Introduction

This vignette demonstrates how to generate a detailled gene module reports using the gm_report() function from the scigenex R package. The reports are created in Bookdown format and provide an integrated view of gene module analysis from any Seurat supported technology:

  • Single-cell RNA-seq experiments
  • Spatial transcriptomics (ST) experiments (Visium, Xenium, Merscope…)
  • Bulk RNA-seq experiments

The gm_report() function combines cluster information, functional annotation, and visualization into a shareable HTML report. It also optionally leverages AI-based tools for cell-type annotation.

What You Need

Before running gm_report(), you must have:

  • A ClusterSet object, representing gene modules.
  • A corresponding Seurat object containing your expression data, cell cluster annotation, spatial location…
  • Optional: An API key for Gemini AI to enhance cell-type annotation.

How to Create a ClusterSet

A ClusterSet can be built in several ways:

  • From the SciGeneX pipeline


  • From a Seurat object based on cell-specific marker genes
  • From a Seurat object based on any markers of interest
    • Use cluster_set_from_seurat() with a Seurat object and a named vector (clusters with gene_names as names).
    • Objective:
      • Construct gene modules based on known or identified pathways.

Loading libraries

To use the gm_report() function, you need to load the scigenex, Seurat, an organism-related packages (here the org.Hs.eg.db packages).

Some examples

Running gm_report() from a Seurat single-cell and corresponding Scigenex modules

We will demonstrate with built-in example datasets from the scigenex package. - We will use the pbmc3k_medium dataset, which is a subset of the pbmc3k dataset from SeuratData. - The pbmc3k_medium_clusters ClusterSet stores the gene modules and was created from the pbmc3k_medium object using the SciGeneX pipeline.

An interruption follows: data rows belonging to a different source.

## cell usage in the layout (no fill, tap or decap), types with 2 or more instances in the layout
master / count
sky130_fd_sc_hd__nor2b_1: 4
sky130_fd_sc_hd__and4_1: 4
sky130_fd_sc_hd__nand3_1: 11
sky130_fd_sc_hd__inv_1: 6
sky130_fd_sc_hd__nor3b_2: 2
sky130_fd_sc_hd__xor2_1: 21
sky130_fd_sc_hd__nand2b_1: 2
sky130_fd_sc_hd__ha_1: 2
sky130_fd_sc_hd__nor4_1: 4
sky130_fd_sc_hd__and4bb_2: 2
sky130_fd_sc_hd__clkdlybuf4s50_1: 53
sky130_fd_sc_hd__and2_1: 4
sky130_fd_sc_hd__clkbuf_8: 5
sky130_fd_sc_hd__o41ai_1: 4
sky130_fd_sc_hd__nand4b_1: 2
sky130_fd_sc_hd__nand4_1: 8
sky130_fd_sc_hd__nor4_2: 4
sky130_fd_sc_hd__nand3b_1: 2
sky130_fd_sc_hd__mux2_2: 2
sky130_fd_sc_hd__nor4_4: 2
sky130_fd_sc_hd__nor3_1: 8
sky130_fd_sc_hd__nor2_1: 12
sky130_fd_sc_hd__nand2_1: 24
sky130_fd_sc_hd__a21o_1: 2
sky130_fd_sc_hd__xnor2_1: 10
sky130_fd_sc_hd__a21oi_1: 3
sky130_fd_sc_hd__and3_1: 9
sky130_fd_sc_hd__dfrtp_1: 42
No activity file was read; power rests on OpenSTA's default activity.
`src/rtl/truth_table_scanner.sv`:
```
// rtl/truth_table_scanner.sv - scans all 16 vectors of a 4-input function and captures its truth table
// Optional comparator against a latched expected table: define SCAN_COMPARE_EN.
module truth_table_scanner #(
    parameter int unsigned SETTLE = 2
) (
    input  logic        clk,
    input  logic        rst,
    input  logic        start,
    input  logic        abort,
    input  logic        f,
    input  logic [15:0] expected,
    output logic        a,
    output logic        b,
    output logic        c,
    output logic        d,
    output logic        busy,
    output logic        done,
    output logic [15:0] truth_table,
    output logic [15:0] mismatch,
    output logic [4:0]  err_count
);

    typedef enum logic [1:0] {IDLE, HOLD, SAMPLE, DONE} state_t;

    // With no settle time each vector goes straight to its sample cycle.
    localparam state_t     VEC_START = (SETTLE == 0) ? SAMPLE : HOLD;
    localparam logic [7:0] SETTLE_C  = 8'(SETTLE);

    state_t      state, state_n;
    logic [3:0]  idx, idx_n;
    logic [7:0]  cnt, cnt_n;
    logic [15:0] tbl_n, mism_n, sampled, cmp;
    logic [4:0]  err_n;

    function automatic logic [4:0] popcount16(input logic [15:0] v);
        logic [4:0] n;
        n = '0;
        for (int i = 0; i < 16; i++) begin
            n = n + 5'(v[i]);
        end
        return n;
    endfunction

`ifdef SCAN_COMPARE_EN
    logic [15:0] exp_q;

    always_ff @(posedge clk) begin
        if (rst) begin
            exp_q <= '0;
        end else if (state == IDLE && start) begin
            exp_q <= expected;
        end
    end

    assign cmp = sampled ^ exp_q;
`else
    logic unused_expected;

    assign unused_expected = ^expected;
    assign cmp             = 16'h0000;
`endif

    always_comb begin
        state_n      = state;
        idx_n        = idx;
        cnt_n        = cnt;
        tbl_n        = truth_table;
        mism_n       = mismatch;
        err_n        = err_count;
        sampled      = truth_table;
        sampled[idx] = f;
        case (state)
            IDLE: begin
                if (start) begin
                    idx_n   = '0;
                    cnt_n   = SETTLE_C;
                    tbl_n   = '0;
                    mism_n  = '0;
                    err_n   = '0;
                    state_n = VEC_START;
                end
            end
            HOLD: begin
                if (abort) begin
                    state_n = IDLE;
                end else begin
                    cnt_n = cnt - 8'd1;
                    if (cnt <= 8'd1) begin
                        state_n = SAMPLE;
                    end
                end
            end
            SAMPLE: begin
                if (abort) begin
                    state_n = IDLE;
                end else begin
                    tbl_n = sampled;
                    if (idx == 4'd15) begin
                        // Comparison uses the table including the bit captured on this edge.
                        mism_n  = cmp;
                        err_n   = popcount16(cmp);
                        state_n = DONE;
                    end else begin
                        idx_n   = idx + 4'd1;
                        cnt_n   = SETTLE_C;
                        state_n = VEC_START;
                    end
                end
            end
            DONE: begin
                state_n = IDLE;
            end
            default: begin
                state_n = IDLE;
            end
        endcase
    end

    always_ff @(posedge clk) begin
        if (rst) begin
            state       <= IDLE;
            idx         <= '0;
            cnt         <= '0;
            truth_table <= '0;
            mismatch    <= '0;
            err_count   <= '0;
        end else begin
            state       <= state_n;
            idx         <= idx_n;
            cnt         <= cnt_n;
            truth_table <= tbl_n;
            mismatch    <= mism_n;
            err_count   <= err_n;
        end
    end

    assign {a, b, c, d} = idx;
    assign busy         = (state == HOLD) || (state == SAMPLE);
    assign done         = (state == DONE);

endmodule

```
==> src/rtl/pipeline_hazard_ctrl.sv <==
`default_nettype none
// ============================================================================
// Module      : pipeline_hazard_ctrl
// Description : Hazard, forwarding and sequencing controller for an in-order
//               core with a configurable number of post-decode stages. Keeps
//               a shadow pipeline of register tags and derives stalls,
//               flushes, forwarding selects and the execute hold from it.
// Revision    : 1.0 - initial release
// ============================================================================
module pipeline_hazard_ctrl #(
    parameter int NUM_STAGES = 3,
    parameter int REG_AW     = 5,
    parameter int CNT_W      = 32,
    parameter int FW         = $clog2(NUM_STAGES)
) (
    input  logic                  clk,
    input  logic                  rst,
    input  logic                  valid_d,
    input  logic [REG_AW-1:0]     rs1_d,
    input  logic [REG_AW-1:0]     rs2_d,
    input  logic [REG_AW-1:0]     rd_d,
    input  logic                  regwrite_d,
    input  logic                  is_load_d,
    input  logic                  redirect_e,
    input  logic                  ex_busy_e,
    output logic                  stall_f,
    output logic                  stall_d,
    output logic                  flush_d,
    output logic                  flush_e,
    output logic                  hold_e,
    output logic [FW-1:0]         fwd_a_e,
    output logic [FW-1:0]         fwd_b_e,
    output logic [NUM_STAGES-1:0] stage_valid,
    output logic [CNT_W-1:0]      stall_cnt,
    output logic [CNT_W-1:0]      flush_cnt
);

    // Shadow pipeline, index 0 = Execute
    logic [NUM_STAGES-1:0] r_valid;
    logic [REG_AW-1:0]     r_rs1      [NUM_STAGES];
    logic [REG_AW-1:0]     r_rs2      [NUM_STAGES];
    logic [REG_AW-1:0]     r_rd       [NUM_STAGES];
    logic                  r_regwrite [NUM_STAGES];
    logic                  r_is_load  [NUM_STAGES];
    logic [CNT_W-1:0]      r_stall_cnt;
    logic [CNT_W-1:0]      r_flush_cnt;

    logic [NUM_STAGES-1:0] w_writer;
    logic                  w_busy;
    logic                  w_redir;
    logic                  w_lu;
    logic                  w_lu_stall;
    logic [FW-1:0]         w_fwd_a;
    logic [FW-1:0]         w_fwd_b;

    // An entry produces a register result only if valid, writing and rd != x0
    genvar gk;
    generate
        for (gk = 0; gk < NUM_STAGES; gk++) begin : g_writer
            assign w_writer[gk] = r_valid[gk] & r_regwrite[gk] & (r_rd[gk] != '0);
        end
    endgenerate

    // Busy and redirect only mean something when Execute holds a real
    // instruction; this also makes all outputs zero right after reset.
    assign w_busy  = r_valid[0] & ex_busy_e;
    assign w_redir = r_valid[0] & redirect_e & ~ex_busy_e;
    assign w_lu    = valid_d & w_writer[0] & r_is_load[0] &
                     (((rs1_d != '0) && (rs1_d == r_rd[0])) ||
                      ((rs2_d != '0) && (rs2_d == r_rd[0])));
    assign w_lu_stall = w_lu & ~w_busy & ~w_redir;

    assign stall_f = w_busy | w_lu_stall;
    assign stall_d = w_busy | w_lu_stall;
    assign flush_d = w_redir;
    assign flush_e = w_redir | w_lu_stall;
    assign hold_e  = w_busy;

    // Forward select: scan oldest to youngest so the youngest producer wins
    always_comb begin
        w_fwd_a = '0;
        w_fwd_b = '0;
        for (int k = NUM_STAGES - 1; k >= 1; k--) begin
            if (w_writer[k] && (r_rs1[0] != '0) && (r_rd[k] == r_rs1[0]))
                w_fwd_a = FW'(k);
            if (w_writer[k] && (r_rs2[0] != '0) && (r_rd[k] == r_rs2[0]))
                w_fwd_b = FW'(k);
        end
        if (!r_valid[0]) begin
            w_fwd_a = '0;
            w_fwd_b = '0;
        end
    end

    assign fwd_a_e     = w_fwd_a;
    assign fwd_b_e     = w_fwd_b;
    assign stage_valid = r_valid;
    assign stall_cnt   = r_stall_cnt;
    assign flush_cnt   = r_flush_cnt;

    // Advance the shadow pipeline and the saturating event counters
    always_ff @(posedge clk) begin
        if (rst) begin
            r_valid     <= '0;
            r_stall_cnt <= '0;
            r_flush_cnt <= '0;
            for (int k = 0; k < NUM_STAGES; k++) begin
                r_rs1[k]      <= '0;
                r_rs2[k]      <= '0;
                r_rd[k]       <= '0;
                r_regwrite[k] <= 1'b0;
                r_is_load[k]  <= 1'b0;
            end
        end else begin
            // Stages 2 and up always advance; the last entry retires
            for (int k = 2; k < NUM_STAGES; k++) begin
                r_valid[k]    <= r_valid[k-1];
                r_rs1[k]      <= r_rs1[k-1];
                r_rs2[k]      <= r_rs2[k-1];
                r_rd[k]       <= r_rd[k-1];
                r_regwrite[k] <= r_regwrite[k-1];
                r_is_load[k]  <= r_is_load[k-1];
            end
            if (w_busy) begin
                // Execute holds its instruction, a bubble leaves behind it
                r_valid[1] <= 1'b0;
            end else begin
                r_valid[1]    <= r_valid[0];
                r_rs1[1]      <= r_rs1[0];
                r_rs2[1]      <= r_rs2[0];
                r_rd[1]       <= r_rd[0];
                r_regwrite[1] <= r_regwrite[0];
                r_is_load[1]  <= r_is_load[0];
                if (w_redir || w_lu_stall) begin
                    r_valid[0] <= 1'b0;
                end else begin
                    r_valid[0]    <= valid_d;
                    r_rs1[0]      <= rs1_d;
                    r_rs2[0]      <= rs2_d;
                    r_rd[0]       <= rd_d;
                    r_regwrite[0] <= regwrite_d;
                    r_is_load[0]  <= is_load_d;
                end
            end
            if (stall_f && (r_stall_cnt != '1))
                r_stall_cnt <= r_stall_cnt + CNT_W'(1);
            if (flush_d && (r_flush_cnt != '1))
                r_flush_cnt <= r_flush_cnt + CNT_W'(1);
        end
    end

endmodule
`default_nettype wire

==> config.mk <==
export PLATFORM = sky130hd
export DESIGN_NAME = pipeline_hazard_ctrl
export DESIGN_NICKNAME = d
export VERILOG_FILES = /design/src/rtl/pipeline_hazard_ctrl.sv
export SDC_FILE = /design/constraint.sdc
export NUM_CORES = 1
export LEC_CHECK = 0
export CAP_MARGIN = 20
export CORE_UTILIZATION = 40
export CTS_CLUSTER_SIZE = 16
export DETAILED_ROUTE_END_ITERATION = 8
export PLACE_DENSITY = 0.64
export SYNTH_ARGS = -nofsm -noshare
export SYNTH_HDL_FRONTEND = slang
export SYNTH_SLANG_ARGS = --single-unit
==> constraint.sdc <==
create_clock -name clk -period 7.3 [get_ports clk]
set_input_delay 2.19 -clock clk [delete_from_list [all_inputs] [get_ports clk]]
set_output_delay 2.19 -clock clk [all_outputs]
set_load 0.005 [all_outputs]
==> impl_metrics.toml, run 1 <==
[synthesis]
synthCells = 514
prevailing_post_synth_register_cell = "sky130_fd_sc_hd__dfxtp_1"
postSynth.asyncResetShare_pct = 0
post_synth_instance_area_sq_um = 4845
post-synth-top-area-cell = "sky130_fd_sc_hd__dfxtp_1"
yosys.cell_types.count = 54
synth.avg_cell_area_sq_um = 9.425
yosys_register_bits = 96
synth_edf_count = 29
seq_area_frac_synth_pct = 45.66
synth_top_area_share_pct = 27.69
synth_warnings = 0
synth_top_cells_by_area = "sky130_fd_sc_hd__dfxtp_1 28%, sky130_fd_sc_hd__edfxtp_1 18%, sky130_fd_sc_hd__xnor2_1 6.3%"

[placement]
dp_hpwl_um = 8464
dpl-instance-area_sq_um = 5937
placed_cells_incl_taps = 742
io_buffer_count = 97
gp_congestion = 0.8858

[global_route]
grt_pass1_vias = 3945
grt_first_pass_wirelength_um = 19890
largest_net_degree_at_the_start_of_global_routing = 73
globalRouteOverflowTotal = 0
track_usage_pct = 19.97
antenna_found_initial = 0

[clock_tree]
cts.root.buffer_cell = "sky130_fd_sc_hd__clkbuf_16"
numCtsBuffers = 9
ctsResizeCount = 0
postCtsSetupBuffers = 0
cts.clk_slew.worst_paths_ns = 0.06
cts_hold_repair.buffers = 0
number_of_clock_sinks_seen_by_cts = 96
htree_levels = 3
tritoncts = "done"
clock_insertion_delay_worst_skew_ns = 0.35
cts.path.max_buffers = 2

[power]
total_power_w = 0.001110
comb_power_share_pct = 7.3
clockPowerShare_pct = 40.0
net-switching-power_w = 0.0002528
pwr_density_cell_nw_per_um2 = 178.6
internal_power_w = 0.0008576
cellLeakagePower_nw = 2.101
vdd_drop_max_mv = 0.08315
power_frac_seq_pct = 52.7
swShare_pct = 22.77

[floorplan]
std_cell_rows = 39
core_area_sq_um = 11610
floorplan.io_pins = 98
chip_width_um = 112.1
die_h_um = 112.1
die_area_sq_um = 12560
initial_utilization_pct = 41.72

[routing]
drtAntennaViolNets = 0
detail_route.iter0.violations = 199
totalWireLength_um = 12000
viasPerCell = 5.343
drc_errors = 7
num_vias = 4055
wire_per_inst_um = 15.81
detailedRoute.firstPassIterationCount = 6

[sta]
min_period_ns = 6.449
slew_viol_final = 0
rsz0062_at_grt = "no"
report.final.hold_viol_count = 0
timing.fmax_mhz = 155.1
maxSlewHeadroom_pct = 38.62
finalSetupViolCount = 0
worst_slew_pin_tran_ns = 0.9157
fin_crit_sh_pct = 88.34
final.setup_skew_ns = 0.005668
tns_ns = 0

[setup_path]
startpoint_type = "input port"
cp.required_ns = 5.11
critPathMaxFanout = 3
crit_type = "input port to primary output"
worst-endpoint-arrival_ns = 4.26
critPathCaptureType = "primary output"

[final_layout]
sequential_cell_area_in_the_final_layout_sq_um = 2212
fin_nets = 635
insertedDiodeCount = 0
layout-area-overhead-vs-synth_pct = 28.33
post_route_cells_drive_above_1_share_pct = 6.981
stdcell_area_sq_um = 6217
n_fill_cell = 1086
multi_input_gate_area_sq_um = 2517
post_layout_nonfiller_instances = 759

[outcome]
failed_checks = "design-rule violations"
result_of_the_run = "complete, but fails checks"

[job]
max-cap-violations = 0

[worst_hold_path]
timing.hold.worst.class = "flip-flop to flip-flop"
cell usage in the layout, fill, tap and decap left out, drive strengths merged, types with 2 or more instances in the layout:
master         instances
clkdlybuf4s50         96
dfxtp                 67
nor2                  64
nor2b                 41
xnor2                 35
edfxtp                29
xor2                  28
nand4                 25
nor4                  22
nand2                 21
nand3                 21
clkbuf                17
o21ai                 16
a21oi                 15
or3                   12
and3                  11
mux2                  11
nor3                  10
inv                    8
or4                    7
conb                   6
and4                   6
a31o                   5
buf                    5
and2                   5
nand2b                 4
o211ai                 3
or2                    3
nor4b                  3
nand3b                 2
o2111ai                2
o21bai                 2
o31ai                  2
ha                     2
critical path: stages:
cell and delay [ns]:
sky130_fd_sc_hd__clkdlybuf4s50_1 0.45, sky130_fd_sc_hd__nor4_1 0.31, sky130_fd_sc_hd__o21ai_1 0.18, sky130_fd_sc_hd__a221oi_1 0.49, sky130_fd_sc_hd__nor2_1 0.16, sky130_fd_sc_hd__clkdlybuf4s50_1 0.48
final timing paths:
check | end | depth (start not counted) | slack, ns | startpoint
worst max-delay path | stall_f | 6 | 0.85 | rs1_d[0]
worst min-delay path | stall_cnt[31] | 2 | 0.50 | stall_cnt[31]
worst max register to register | stall_cnt[12] | 7 | 4.36 | r_rd[0][0]
worst min register to register | stall_cnt[31] | 2 | 0.50 | stall_cnt[31]
cell type report:
cell class	count	area share, %
clock buffers	16	4.387
inverters	8	0.4830
multi-input cells	394	40.49
flip-flops and latches	96	35.58
well taps	143	2.878
repair buffers	102	16.18
state kept, by name (all words and copies together) (netlist names):
register and flops:
flush_cnt 32, r_is_load 1, r_rd 15, r_regwrite 3, r_rs1 5, r_rs2 5, stage_valid 3, stall_cnt 32
power groups by stage:
| stage | logic [W] | clock network [W] | registers, W |
|---|---|---|---|
| after global routing | 0.0000893 | 0.000476 | 0.000587 |
| final | 0.0000810 | 0.000444 | 0.000585 |
| after CTS | 0.0000818 | 0.000455 | 0.000585 |
| after detailed placement | 0.0000814 | 0 | 0.000596 |
| after floorplan | 0.0000525 | 0 | 0.000589 |
| after global placement | 0.0000792 | 0 | 0.000597 |
routing by layer:
| layer | wire, um | GRT usage [%] |
|---|---|---|
| met1 | 5631 | 26.25 |
| met5 | 0 | 0 |
| met4 | 272 | 9.689 |
| met3 | 683 | 5.076 |
| met2 | 5414 | 30.72 |
kinds of logic after synthesis:
group	after synthesis	share of synthesized area, %
compound gates	51	6.508
xor+xnor	63	11.39
fa+ha+maj	2	0.5164
buf+inv	29	2.763
flops	96	45.66
mux	12	2.763
other cells	1	0.07741
simple gates	260	30.32
stage by stage:
step           worst slack [ns]  hold slack [ns]  util (%)
3_3_place_gp             0.8837           0.4801     51.12
3_5_place_dp             0.8364           0.4988     51.12
4_1_cts                  0.8270           0.5095     53.47
2_1_floorplan             1.780           0.4767         -
6_report                 0.8511           0.5009     53.53
5_1_grt                  0.7468           0.5281     53.53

The report will be saved in the folder specified by out_dir. Open index.html in your browser to view it.

# Unset verbosity to avoid cluttering the output
set_verbosity(0)

# Load example gene module clusters and Seurat object
load_example_dataset("7871581/files/pbmc3k_medium_clusters")
load_example_dataset("7871581/files/pbmc3k_medium")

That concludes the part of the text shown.